If it helps, it is possible to assume that the first bit has always a certain value.
Example (with 16 bits):
If the integer is
1110010100110110b
^
i
then i=10 and it corresponds to the marked position.
A possible (slow) implementation for 16-bit integers could be:
mask = 1000000000000000b
pos = 0
count=0
do {
if(x & mask)
count++;
else
count--;
pos++;
x<<=1;
} while(count)
return pos;
Edit: fixed bug in code as per #njuffa comment.

I don't have any bit tricks for this, but I do have a SIMD trick.
First a few observations,
Interpreting 0 as -1, this problem becomes "find the first i so that the first i bits sum to 0".
0 is even but all the bits have odd values under this interpretation, which gives the insight that i must be even and this problem can be analyzed by blocks of 2 bits.
01 and 10 don't change the balance.
After spreading the groups of 2 out to bytes (none of the following is tested),
// optionally use AVX2 _mm_srlv_epi32 instead of ugly variable set
__m128i spread = _mm_shuffle_epi8(_mm_setr_epi32(x, x >> 2, x >> 4, x >> 6),
_mm_setr_epi8(0, 4, 8, 12, 1, 5, 9, 13, 2, 6, 10, 14, 3, 7, 11, 15));
spread = _mm_and_si128(spread, _mm_set1_epi8(3));
Replace 00 by -1, 11 by 1, and 01 and 10 by 0:
__m128i r = _mm_shuffle_epi8(_mm_setr_epi8(-1, 0, 0, 1, 0,0,0,0,0,0,0,0,0,0,0,0),
spread);
Calculate the prefix sum:
__m128i pfs = _mm_add_epi8(r, _mm_bsrli_si128(r, 1));
pfs = _mm_add_epi8(pfs, _mm_bsrli_si128(pfs, 2));
pfs = _mm_add_epi8(pfs, _mm_bsrli_si128(pfs, 4));
pfs = _mm_add_epi8(pfs, _mm_bsrli_si128(pfs, 8));
Find the highest 0:
__m128i iszero = _mm_cmpeq_epi8(pfs, _mm_setzero_si128());
return __builtin_clz(_mm_movemask_epi8(iszero) << 15) * 2;
The << 15 and *2 appear because the resulting mask is 16 bits but the clz is 32 bit, it's shifted one less because if the top byte is zero that indicates that 1 group of 2 is taken, not zero.

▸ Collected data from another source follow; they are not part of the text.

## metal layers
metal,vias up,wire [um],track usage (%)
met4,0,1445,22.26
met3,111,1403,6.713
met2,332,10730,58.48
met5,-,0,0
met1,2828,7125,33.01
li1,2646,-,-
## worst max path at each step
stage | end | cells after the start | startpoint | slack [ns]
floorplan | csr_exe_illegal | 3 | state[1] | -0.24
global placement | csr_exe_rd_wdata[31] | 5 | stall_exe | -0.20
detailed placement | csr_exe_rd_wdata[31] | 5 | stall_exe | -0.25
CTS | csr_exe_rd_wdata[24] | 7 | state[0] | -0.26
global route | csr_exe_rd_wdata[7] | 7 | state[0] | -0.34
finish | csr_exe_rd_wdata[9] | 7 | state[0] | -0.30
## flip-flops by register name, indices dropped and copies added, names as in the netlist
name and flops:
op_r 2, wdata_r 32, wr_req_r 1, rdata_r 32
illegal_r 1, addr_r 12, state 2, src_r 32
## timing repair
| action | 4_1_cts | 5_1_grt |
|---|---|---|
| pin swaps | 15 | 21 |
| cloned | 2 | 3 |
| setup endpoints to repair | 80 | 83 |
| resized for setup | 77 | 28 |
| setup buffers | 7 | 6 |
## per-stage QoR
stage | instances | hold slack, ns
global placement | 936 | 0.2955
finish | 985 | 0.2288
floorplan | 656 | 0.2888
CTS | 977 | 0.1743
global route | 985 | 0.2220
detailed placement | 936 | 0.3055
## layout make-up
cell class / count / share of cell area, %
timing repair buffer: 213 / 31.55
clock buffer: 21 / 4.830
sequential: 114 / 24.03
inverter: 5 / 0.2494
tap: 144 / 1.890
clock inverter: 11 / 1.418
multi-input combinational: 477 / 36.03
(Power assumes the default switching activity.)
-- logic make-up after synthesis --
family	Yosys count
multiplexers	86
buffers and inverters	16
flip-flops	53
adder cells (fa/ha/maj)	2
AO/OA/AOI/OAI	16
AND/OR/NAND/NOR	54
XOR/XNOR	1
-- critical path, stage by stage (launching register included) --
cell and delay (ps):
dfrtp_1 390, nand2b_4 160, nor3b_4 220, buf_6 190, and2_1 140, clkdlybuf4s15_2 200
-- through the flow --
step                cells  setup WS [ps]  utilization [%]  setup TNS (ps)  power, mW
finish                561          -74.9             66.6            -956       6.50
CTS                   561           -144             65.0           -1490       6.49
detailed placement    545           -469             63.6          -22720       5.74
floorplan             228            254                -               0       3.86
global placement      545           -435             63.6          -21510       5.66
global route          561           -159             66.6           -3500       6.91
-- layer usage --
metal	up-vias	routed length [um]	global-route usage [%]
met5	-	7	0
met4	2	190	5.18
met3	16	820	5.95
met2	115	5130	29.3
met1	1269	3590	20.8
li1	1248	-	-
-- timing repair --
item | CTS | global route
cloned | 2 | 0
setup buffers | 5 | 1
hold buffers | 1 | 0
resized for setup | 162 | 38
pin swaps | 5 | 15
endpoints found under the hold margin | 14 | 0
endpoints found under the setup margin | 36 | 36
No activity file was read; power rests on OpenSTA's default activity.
===== config.mk =====
export PLATFORM = sky130hd
export DESIGN_NAME = in_cell_bank
export DESIGN_NICKNAME = d
export VERILOG_FILES = /design/src/rtl/in_cell_pkg.sv /design/src/rtl/in_cell_chan.sv /design/src/rtl/in_cell_bank.sv
export SDC_FILE = /design/constraint.sdc
export NUM_CORES = 1
export LEC_CHECK = 0
export CORE_AREA = 2 2 61 63
export DETAILED_ROUTE_END_ITERATION = 8
export DIE_AREA = 0 0 63 65
export DONT_BUFFER_PORTS = 1
export PLACE_DENSITY = 0.55
export SYNTH_ARGS = -nofsm -noshare
export SYNTH_HDL_FRONTEND = slang
export SYNTH_SLANG_ARGS = --single-unit

===== constraint.sdc =====
create_clock -name IQC -period 0.9 [get_ports IQC]
set_clock_uncertainty 0.15 [all_clocks]
set_input_delay 0.045 -clock IQC [delete_from_list [all_inputs] [get_ports IQC]]
set_output_delay 0.045 -clock IQC [all_outputs]
set_load 0.005 [all_outputs]

===== src/rtl/in_cell_pkg.sv =====
// Shared definitions for the input cell bank: mode selection, parameter limits,
// and the filter counter width helper.
// Imported by in_cell_bank and in_cell_chan.
package in_cell_pkg;

  typedef enum logic [0:0] {
    MODE_IN_REG  = 1'b0,
    MODE_IN_BUFF = 1'b1
  } mode_e;

  localparam string MODE_STR_REG  = "IN_REG";
  localparam string MODE_STR_BUFF = "IN_BUFF";

  localparam int WIDTH_MIN = 1;
  localparam int WIDTH_MAX = 64;
  localparam int SYNC_MIN  = 1;
  localparam int SYNC_MAX  = 4;
  localparam int DEPTH_MIN = 1;
  localparam int DEPTH_MAX = 15;

  // Counter only ever holds 0..depth-1, but is sized for 0..depth so it cannot wrap.
  function automatic int cnt_width(input int depth);
    return (depth < 1) ? 1 : $clog2(depth + 1);
  endfunction

endpackage


===== src/rtl/in_cell_chan.sv =====
// One input channel: pad synchroniser, stability filter and output flop.
// Latency SYNC_STAGES + effective filter depth edges; no backpressure (IQE freezes filter/output only).
// Filter counters exist only when IN_CELL_BANK_FILTER_EN is defined; otherwise output follows sync every enabled cycle.
module in_cell_chan
  import in_cell_pkg::*;
#(
  parameter int   SYNC_STAGES  = 2,
  parameter int   FILTER_DEPTH = 3,
  parameter logic RESET_BIT    = 1'b0
) (
  input  logic clk_i,
  input  logic rst_i,
  input  logic en_i,
  input  logic pad_i,
  output logic z_o,
  output logic chg_o
);

  if (SYNC_STAGES < SYNC_MIN || SYNC_STAGES > SYNC_MAX) begin : g_bad_sync
    $error("in_cell_chan: SYNC_STAGES out of range");
  end
  if (FILTER_DEPTH < DEPTH_MIN || FILTER_DEPTH > DEPTH_MAX) begin : g_bad_depth
    $error("in_cell_chan: FILTER_DEPTH out of range");
  end

  logic [SYNC_STAGES-1:0] sync_q, sync_d;
  logic [SYNC_STAGES:0]   shift_w;
  logic                   sync_out;
  logic                   z_q, z_d;
  logic                   chg_q, chg_d;

  assign shift_w  = {sync_q, pad_i};
  assign sync_d   = shift_w[SYNC_STAGES-1:0];
  assign sync_out = sync_q[SYNC_STAGES-1];

`ifdef IN_CELL_BANK_FILTER_EN
  localparam int                CW       = cnt_width(FILTER_DEPTH);
  localparam logic [CW-1:0]     CNT_LAST = CW'(FILTER_DEPTH - 1);
  logic [CW-1:0]                cnt_q, cnt_d;
`endif

  // Next-state: count stable disagreeing cycles, commit the sync value once the run is long enough.
  always_comb begin
    z_d   = z_q;
    chg_d = 1'b0;
`ifdef IN_CELL_BANK_FILTER_EN
    cnt_d = cnt_q;
    if (en_i) begin
      if (sync_out != z_q) begin
        if (cnt_q == CNT_LAST) begin
          z_d   = sync_out;
          cnt_d = '0;
          chg_d = 1'b1;
        end else begin
          cnt_d = cnt_q + 1'b1;
        end
      end else begin
        cnt_d = '0;
      end
    end
`else
    if (en_i && (sync_out != z_q)) begin
      z_d   = sync_out;
      chg_d = 1'b1;
    end
`endif
  end

  // Synchroniser shifts every cycle; output and change pulse obey the capture enable via z_d/chg_d.
  always_ff @(posedge clk_i) begin
    if (rst_i) begin
      sync_q <= {SYNC_STAGES{RESET_BIT}};
      z_q    <= RESET_BIT;
      chg_q  <= 1'b0;
    end else begin
      sync_q <= sync_d;
      z_q    <= z_d;
      chg_q  <= chg_d;
    end
  end

`ifdef IN_CELL_BANK_FILTER_EN
  // Filter run-length counter; reset discards any pending transition.
  always_ff @(posedge clk_i) begin
    if (rst_i) begin
      cnt_q <= '0;
    end else begin
      cnt_q <= cnt_d;
    end
  end
`endif

  assign z_o   = z_q;
  assign chg_o = chg_q;

endmodule


===== src/rtl/in_cell_bank.sv =====
// Bank of WIDTH independent input cells (registered+filtered or plain pass-through).
// IN_REG latency SYNC_STAGES + FILTER_DEPTH edges (depth 1 without IN_CELL_BANK_FILTER_EN); IN_BUFF is combinational.
// No backpressure; IQE low freezes output registers and filter counters. Macro: IN_CELL_BANK_FILTER_EN.
module in_cell_bank
  import in_cell_pkg::*;
#(
  parameter int               WIDTH        = 8,
  parameter string            MODE         = "IN_REG",
  parameter int               SYNC_STAGES  = 2,
  parameter int               FILTER_DEPTH = 3,
  parameter logic [WIDTH-1:0] RESET_VAL    = '0
) (
  input  logic             IQC,
  input  logic             QRT,
  input  logic             IQE,
  input  logic [WIDTH-1:0] in_pad,
  output logic [WIDTH-1:0] IQZ,
  output logic [WIDTH-1:0] IQZ_CHG
);

  localparam mode_e MODE_SEL = (MODE == MODE_STR_BUFF) ? MODE_IN_BUFF : MODE_IN_REG;

  if (WIDTH < WIDTH_MIN || WIDTH > WIDTH_MAX) begin : g_bad_width
    $error("in_cell_bank: WIDTH out of range");
  end
  if (MODE != MODE_STR_REG && MODE != MODE_STR_BUFF) begin : g_bad_mode
    $error("in_cell_bank: MODE must be IN_REG or IN_BUFF");
  end
  if (SYNC_STAGES < SYNC_MIN || SYNC_STAGES > SYNC_MAX) begin : g_bad_sync
    $error("in_cell_bank: SYNC_STAGES out of range");
  end
  if (FILTER_DEPTH < DEPTH_MIN || FILTER_DEPTH > DEPTH_MAX) begin : g_bad_depth
    $error("in_cell_bank: FILTER_DEPTH out of range");
  end

  if (MODE_SEL == MODE_IN_BUFF) begin : g_buff
    // Pure pass-through: clock, reset and enable have no effect in this mode.
    logic unused_ctl;
    assign unused_ctl = ^{IQC, QRT, IQE};
    assign IQZ        = in_pad;
    assign IQZ_CHG    = '0;
  end else begin : g_reg
    for (genvar i = 0; i < WIDTH; i++) begin : g_chan
      in_cell_chan #(
        .SYNC_STAGES (SYNC_STAGES),
        .FILTER_DEPTH(FILTER_DEPTH),
        .RESET_BIT   (RESET_VAL[i])
      ) u_chan (
        .clk_i(IQC),
        .rst_i(QRT),
        .en_i (IQE),
        .pad_i(in_pad[i]),
        .z_o  (IQZ[i]),
        .chg_o(IQZ_CHG[i])
      );
    end
  end

endmodule

-- Word level (Yosys, flattened, before mapping)
Cells that the tools add are included.
- register bits: 32
- latch bits: 0
- bits in writable memories: 0
- memory bits (read-only): 0
- input port bits: 11
- output and inout bits: 16
- word-level logic and storage cells: 48
- memories: 0
- add/sub/neg operators: 0
- multiply operators: 0
- div/mod/pow operators: 0
- $lt $le $gt $ge: 0
- eq/ne operators: 8
- shifts and indexed selects: 0
- muxes and demuxes: 8
- bitwise logic cells: 0
- reductions and logical operators: 8
- operators by type and width (kind ; number):
    $logic_and A1 B1 Y1 ; 8
    $mux W1 ; 8
    $ne A1 B1 Y1 ; 8

-- Depth between registers and ports, before layout
Gate-level depths: netlist of run 1.
- depth after elaboration: 3
- depth in mapped cells: 4
- mapped depth without buffers: 2

-- By module
Synthesis of run 1 repeated with hierarchy kept, for this count alone.
- cells, all modules: 80
- area total of the unflattened synthesis: 1021.0 µm²
- modules (own cells, without submodules) (module ; instances ; cells an instance ; area each (µm²) ; sequential area each (µm²)):
    in_cell_chan ; 8 ; 10 ; 127.6 ; 80.1

-- Least setup slack after synthesis of run 1
No wires, ideal clock.
- path type: reg-to-reg
- start: register g_reg.g_chan[5].u_chan.z_q
- end: register g_reg.g_chan[5].u_chan.chg_q
- library setup time: 0.119 ns
- arrival time: 0.578 ns
- data required time: 0.631 ns
- slack: 0.054 ns
- stages on the path, launching flop included: 3
- path buffers: 0
- period minus slack after synthesis: 0.846 ns
- cell sequence: dfxtp_1 xnor2_1 nor2_4
- longest elaborated chain between the ends: 3
- RTL lines (element ; line ; text):
    start, declared ; in_cell_chan.sv:29 ; logic z_q, z_d;
    start signal, assigned ; in_cell_chan.sv:77 ; z_q <= z_d;
    $ne A1 B1 Y1 ; in_cell_chan.sv:62 ; if (en_i && (sync_out != z_q)) begin
    $logic_and A1 B1 Y1 ; in_cell_chan.sv:62 ;
    $mux W1 ; in_cell_chan.sv:62 ;
    end signal, assigned ; in_cell_chan.sv:78 ; chg_q <= chg_d;
    end, declared ; in_cell_chan.sv:30 ; logic chg_q, chg_d;
Every way passes these cells.
A chain may end at the register's enable or synchronous reset.

-- Final worst setup path of run 1
- start: register g_reg.g_chan[5].u_chan.z_q
- end: output port IQZ[5]
- RTL lines (element ; line ; text):
    end, declared ; in_cell_bank.sv:17 ; output logic [WIDTH-1:0] IQZ,
No word-level cell between the ends.

==> results of run 1 <==
==> what timing repair did <==
| item | 4_1_cts | 5_1_grt |
|---|---|---|
| setup buffers | 0 | 0 |
| pin swaps | 0 | 0 |
| gates resized for setup | 9 | 9 |
| setup endpoints to repair | 8 | 16 |
| endpoints found under the hold margin | 32 | 24 |
==> synthesized netlist by cell type <==
library cell | n | area share
dfxtp_1 | 32 | 0.56
buf_4 | 16 | 0.11
nor2b_1 | 14 | 0.077
mux2i_1 | 8 | 0.070
nor2_1 | 8 | 0.026
xnor2_1 | 8 | 0.061
nor2_2 | 7 | 0.038
and2b_1 | 2 | 0.013
buf_2 | 2 | 0.0088
buf_6 | 2 | 0.020
nand2b_2 | 1 | 0.0077
nor2_4 | 1 | 0.0099
==> how the worst max path moves through the flow <==
stage	startpoint	slack, ps	end
final	g_reg.g_chan[5].u_chan.z_o$_SDFFE_PP0P_	-80	IQZ[5]
after floorplan	g_reg.g_chan[5].u_chan.z_o$_SDFFE_PP0P_	50	g_reg.g_chan[5].u_chan.chg_o$_SDFF_PP0_
after global routing	g_reg.g_chan[5].u_chan.z_o$_SDFFE_PP0P_	-140	IQZ[5]
after global placement	g_reg.g_chan[5].u_chan.z_o$_SDFFE_PP0P_	40	g_reg.g_chan[5].u_chan.chg_o$_SDFF_PP0_
after CTS	g_reg.g_chan[5].u_chan.z_o$_SDFFE_PP0P_	-110	IQZ[5]
after detailed placement	g_reg.g_chan[5].u_chan.z_o$_SDFFE_PP0P_	20	g_reg.g_chan[5].u_chan.chg_o$_SDFF_PP0_
==> cells by family after synthesis <==
group / count (synthesis) / share of synthesized area
AND/OR/NAND/NOR: 33 / 0.172
flip-flops: 32 / 0.562
buffers and inverters: 20 / 0.134
XOR/XNOR: 8 / 0.0615
multiplexers: 8 / 0.0703
==> state kept, by name (all words and copies together) (netlist names) <==
name,cells
g_reg.g_chan.u_chan.sync_q,16
g_reg.g_chan.u_chan.chg_o,8
g_reg.g_chan.u_chan.z_o,8
==> report_power, final <==
group,switching (mW),leakage [nW],internal (mW),total (mW)
Clock,0.431,0.0374,0.442,0.873
Sequential,0.0265,0.270,1.46,1.49
Combinational,0.0373,0.172,0.0755,0.113
Total,0.494,0.479,1.98,2.48
==> metal layers <==
metal	up-vias	track usage	part of all wire
met1	242	0.0861	0.43
met5	-	0	0
li1	288	-	-
met3	7	0.0417	0.082
met2	24	0.113	0.44
met4	0	0.125	0.047
==> cell type report <==
cell class	instances	area (sq um)	area share
multi-input cells	49	347	0.282
repair buffers	9	91.3	0.0744
flip-flops and latches	32	664	0.541
clock buffers	7	65.1	0.0530
well taps	48	60.1	0.0489
==> impl_results.md, run 1 <==
* Non-filler instance count after layout at roughly 150
* Pre-CTS setup slack at 18.2 ps
* Number of global-route vias before repair at about 540
* Crit path kind: reg -> out
* Drc violations at 0
* Startpoint class of the critical path: flip-flop
* Post-synth cell types at 12
* Post-Route Utilization at 0.351
* Worst R2R End: g_reg.g_chan[5].u_chan.chg_o$_SDFF_PP0_
* TritonCTS Sinks at 32
* Setup tns final at -80.1 ps
* First drt pass iteration count at 3
* Maximum clock frequency at about 1000 MHz
* CP top delay family: flip-flops
* Synth Area per Inst at around 11 sq um
* Slew @ Worst Pin at between 200 and 300 ps
* N_diodes at 0
* Root Driver: clkbuf_4
* Filler cells at 360
* Final setup margin at -80.1 ps
* Vias per cell at ~3.9
* Critical path data required time at ~700 ps
* Yosys reg bits at 32
* Critical path fanouts, max at 3
* Total global routing overflow at 0
* I/O Buffers at 0
* Largest net degree at the start of global routing at 26
* Core area at around 3500 sq um
* Final nets at approximately 110
* Buf+Inv Stages, Crit Path at 1
* Initial antenna violation count at 0
* CP max-delay cell: dfxtp_2
* FP Rows at 22
* Die ar. at ~4100 sq um
* Tmin final at 980 ps
* Commonest non-fill, non-tap cell in the layout: dfxtp_1
* Clock transition at the registers of the reported paths at 90 ps
* Period utilization at 1.09
* Share of layout cells above drive strength 1 at 0.330
* HP Start: QRT
* Pwr per Cell Area at 2020 nW/um^2
* YS warnings at 0
* Hold Path End: g_reg.g_chan[4].u_chan.z_o$_SDFFE_PP0P_
* Die width at around 63 um
* Unrepaired setup endpoints after global routing: yes
* Setup Viol. Count Final at 1
* CP peak stage delay at about 370 ps
* FF-to-FF path depth at 2
* Max cap viols at 0
* DR vias at between 500 and 600
* Final ANT Viol Nets at 0
* Gpl congestion at between 0.6 and 0.7
* Post-CTS Hold Buffers at 8
* Overall Global Routing Usage at 0.0870
* Placed cell area at about 1100 sq um
* Syn Nets at 112
* Detailed Route Iter0 Violations at 24
* Hold path depth at 1
* Critical Path Sink Type: output port
* Tot Pwr at 2.48 mW
* Final HPWL DP at between 1 and 1.5 mm
* Seq/Total Area, Yosys at 0.562
* Hold crit path type: in -> reg
* Initial Util at 0.326
* Dpl cells at 130
* Ports at 27
* Skew-Pair Late Insertion Delay at a little over 300 ps
* Synthesized cell area at 1140 sq um
* Commonest non-fill, non-tap cells in the layout: dfxtp_1 (17), nor2b_1 (14), dfxtp_2 (13)
* R2r setup slk at approximately 10 ps
* Drt total wl at around 1.5 mm
* Cell chain of the critical path: buf_6
* Outcome: finished with violations
* Post-Syn Instances at around 100
* Critical R2R Launch: g_reg.g_chan[5].u_chan.z_o$_SDFFE_PP0P_
* Drt wl/cell at roughly 10 um
* Max H-tree Level at 2
* Failing checks: negative hold slack, negative setup slack
* Slew HR at 0.804
* VDD IR max at between 0.0006 and 0.0007 V
* Fin area at 1230 sq um
* Final Hold Viols at 24
* Final slew viol count at 0
* Worst-case clock buffer depth at 2
* Leakage power at roughly 0.48 nW
* Area growth syn-to-layout at 7.68%
* Global-route wire length before repair at between 2 and 2.5 mm
* Worst EP arrival at approximately 790 ps
* CTS buffer count at 5
* Number of cells on the critical path at 1
* Worst hold margin at -378 ps
* TritonCTS clock tree: yes
* Die height at approximately 65 um
No activity file was read; power rests on OpenSTA's default activity.
==> run 2, diff against run 1 <==
--- a/config.mk
+++ b/config.mk
@@ -9,7 +9,8 @@
 export DETAILED_ROUTE_END_ITERATION = 8
 export DIE_AREA = 0 0 63 65
 export DONT_BUFFER_PORTS = 1
-export PLACE_DENSITY = 0.55
+export PLACE_DENSITY = 0.53
+export SETUP_SLACK_MARGIN = 0.02
 export SYNTH_ARGS = -nofsm -noshare
 export SYNTH_HDL_FRONTEND = slang
 export SYNTH_SLANG_ARGS = --single-unit
==> constraint.sdc (replaced) <==
create_clock -name IQC -period 1 [get_ports IQC]
set_clock_uncertainty 0.15 [all_clocks]
set_input_delay 0.05 -clock IQC [delete_from_list [all_inputs] [get_ports IQC]]
set_output_delay 0.05 -clock IQC [all_outputs]
set_load 0.005 [all_outputs]
==> run 2 against run 1 <==
Total power is 12% lower. Utilization decreased by 1.0 points. Combinational power shrank 13%. Non-clock buffer count shrank 1. Global-route usage up 0.63 points. Cell area decreased by 3.0%. Cell count unchanged. Sequential power shrank 10%. First-iteration DRC count shrank 50%. Hold slack gained 6.0 ps. The run ends with negative hold slack left.
==> impl_results.md, run 2 (synthesis gave the netlist of run 1 again) <==
* I/O Buffers at 0 (unchanged)
* Fin area at 1190 sq um (-3.0%)
* Drt wl/cell at 10.7 um (+2.2%)
* Sw Ratio at 0.209 (+0.00923)
* Slew @ Worst Pin at 313 ps (+18.6 ps)
* M3 GR Usage at 0.0660 (+0.0243)
* Setup tns final at 0 ps (+80.1 ps)
* Worst Setup SP: g_reg.g_chan[3].u_chan.z_o$_SDFFE_PP0P_
* Final HPWL DP at 987 um (-1.9%)
* Global-route wire length before repair at 2.68 mm (+7.8%)
* R2r setup slk at 90 ps (+80 ps)
* Placed cell area at 1050 sq um (-0.71%)
* Root Driver: clkbuf_4
* Crit path kind: reg -> out
* Unrepaired setup endpoints after global routing: no
* Net Sw Power at 0.457 mW (-7.4%)
* FF-to-FF path depth at 2 (unchanged)
* Initial antenna violation count at 0 (unchanged)
* Critical path data required time at 800 ps (+100 ps)
* Total global routing overflow at 0 (unchanged)
* Slew HR at 0.792 (-0.0124)
* Crit path capture: IQZ[3]
* Die ar. at 4100 sq um (unchanged)
* FP Rows at 22 (unchanged)
* Met1 global-route usage at 0.0827 (-0.00341)
* Die height at 65 um (unchanged)
* Gpl congestion at 0.600 (-14%)
* First drt pass iteration count at 2 (-1)
* Startpoint class of the critical path: flip-flop
* Largest Register: g_reg.g_chan.u_chan.sync_q
* Tmin final at 922 ps
* Commonest non-fill, non-tap cell in the layout: dfxtp_1
* Failing checks: negative hold slack
* Setup Buffers After CTS at 0 (unchanged)
* Ports at 27 (unchanged)
* Area growth syn-to-layout at 4.50%
* Critical Path Sink Type: output port
* Final nets at 107 (-0.93%)
* Pwr per Cell Area at 1840 nW/um^2 (-8.8%)
* Vias per cell at 3.90 (+0.89%)
* Internal power at 1.73 mW (-13%)
* Core area at 3500 sq um (unchanged)
* Number of global-route vias before repair at 566 (+4.2%)
* Max cap viols at 0 (unchanged)
* Final ANT Viol Nets at 0 (unchanged)
* Worst EP arrival at 720 ps (-70 ps)
* Share of layout cells above drive strength 1 at 0.196 (-0.134)
* Dpl cells at 129 (-0.77%)
* CTS buffer count at 5 (unchanged)
* Comb power frac at 0.045 (about the same)
* Period utilization at 0.922
* Drc violations at 0 (unchanged)
* VDD IR max at 0.000721 V (+10%)
* Skew-Pair Late Insertion Delay at 320 ps (about the same)
* Post-CTS Hold Buffers at 8 (unchanged)
* Worst hold margin at -372 ps (+5.96 ps)
* Critical R2R Launch: g_reg.g_chan[5].u_chan.z_o$_SDFFE_PP0P_
* Overall Global Routing Usage at 0.0933 (+0.00625)
* Hold crit path type: in -> reg
* Drt total wl at 1.55 mm (+2.2%)
* Detailed Route Iter0 Violations at 12 (-50%)
* Final Hold Viols at 24 (unchanged)
* Commonest non-fill, non-tap cells in the layout: dfxtp_1 (28), nor2b_1 (14)
* Worst-case clock buffer depth at 2 (unchanged)
* Maximum clock frequency at ~1100 MHz
* Max reg flops at 16 (unchanged)
* N_diodes at 0 (unchanged)
* Worst R2R End: g_reg.g_chan[5].u_chan.chg_o$_SDFF_PP0_
* Leakage power at 0.462 nW (-3.5%)
* Initial Util at 0.326 (unchanged)
* Largest net degree at the start of global routing at 26 (unchanged)
* Die width at 63 um (unchanged)
* Outcome: finished with violations
* GRT met2 Usage at 0.153 (+0.0399)
* Sequential Power Share at 0.613 (+0.011)
* Non-filler instance count after layout at 145 (unchanged)
* DR vias at 566 (+0.89%)
* TritonCTS clock tree: yes
* TritonCTS Sinks at 32 (unchanged)
* Number of cells on the critical path at 0 (-1)
* Clock transition at the registers of the reported paths at 90 ps (about the same)
* Max H-tree Level at 2 (unchanged)
* Clock power frac at 0.342 (-0.011)
* Final slew viol count at 0 (unchanged)
* Critical path fanouts, max at 3 (unchanged)
* GR peak layer: met2
* Setup Viol. Count Final at 0 (-1)
## run 2: layout make-up
class / instances / area (sq um)
fillers: 362 / 2300
flip-flops and latches: 32 / 646
multi-input cells: 49 / 347
repair buffers: 8 / 80.1
well taps: 48 / 60.1
clock buffers: 8 / 58.8
## run 2: routing by layer
metal	wire length, um	part of all wire	up-vias
met5	0	0	-
met4	47	0.030	0
met3	141	0.091	5
met2	725	0.47	20
met1	638	0.41	256
li1	-	-	285
## run 2: worst min path at each step
stage | start | depth (start not counted) | end | slack, ps
final | QRT | 1 | g_reg.g_chan[6].u_chan.z_o$_SDFFE_PP0P_ | -370
after global placement | QRT | 1 | g_reg.g_chan[2].u_chan.z_o$_SDFFE_PP0P_ | -20
after floorplan | QRT | 1 | g_reg.g_chan[2].u_chan.sync_q[1]$_SDFF_PP0_ | -30
after CTS | QRT | 1 | g_reg.g_chan[5].u_chan.sync_q[1]$_SDFF_PP0_ | -390
after detailed placement | QRT | 1 | g_reg.g_chan[4].u_chan.sync_q[0]$_SDFF_PP0_ | -20
after global routing | QRT | 1 | g_reg.g_chan[4].u_chan.z_o$_SDFFE_PP0P_ | -410
## run 2: power groups by stage
stage | sequential [mW] | clock (mW) | combinational (mW)
4_1_cts | 1.34 | 0.797 | 0.100
3_5_place_dp | 1.37 | 0 | 0.0766
2_1_floorplan | 1.37 | 0 | 0.118
6_report | 1.34 | 0.748 | 0.0987
3_3_place_gp | 1.37 | 0 | 0.0753
5_1_grt | 1.35 | 0.867 | 0.108
## run 2: per-stage QoR
step | utilization | total power, mW | worst slack (ps) | hold slack, ps
after global placement | 0.300 | 1.45 | 119 | -24.8
after floorplan | - | 1.48 | 154 | -28.4
after CTS | 0.339 | 2.24 | 41.4 | -393
after global routing | 0.341 | 2.33 | 21.1 | -411
final | 0.341 | 2.19 | 77.8 | -372
after detailed placement | 0.300 | 1.45 | 105 | -24.1
## run 2: timing repair
item | 4_1_cts | 5_1_grt
hold endpoints to repair | 32 | 24
endpoints found under the setup margin | 0 | 4
gates resized for setup | 0 | 4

This is a solution for 32-bit data using classical bit-twiddling techniques. The intermediate computation requires 64-bit arithmetic and logic operations. I have to tried to stick to portable operations as far as it was possible. Required is an implementation of the POSIX function ffsll to find the least-significant 1-bit in a 64-bit long long, and a custom function rev_bit_duos that reverses the bit-duos in a 32-bit integer. The latter could be replaced with a platform-specific bit-reversal intrinsic, such as the __rbit intrinsic on ARM platforms.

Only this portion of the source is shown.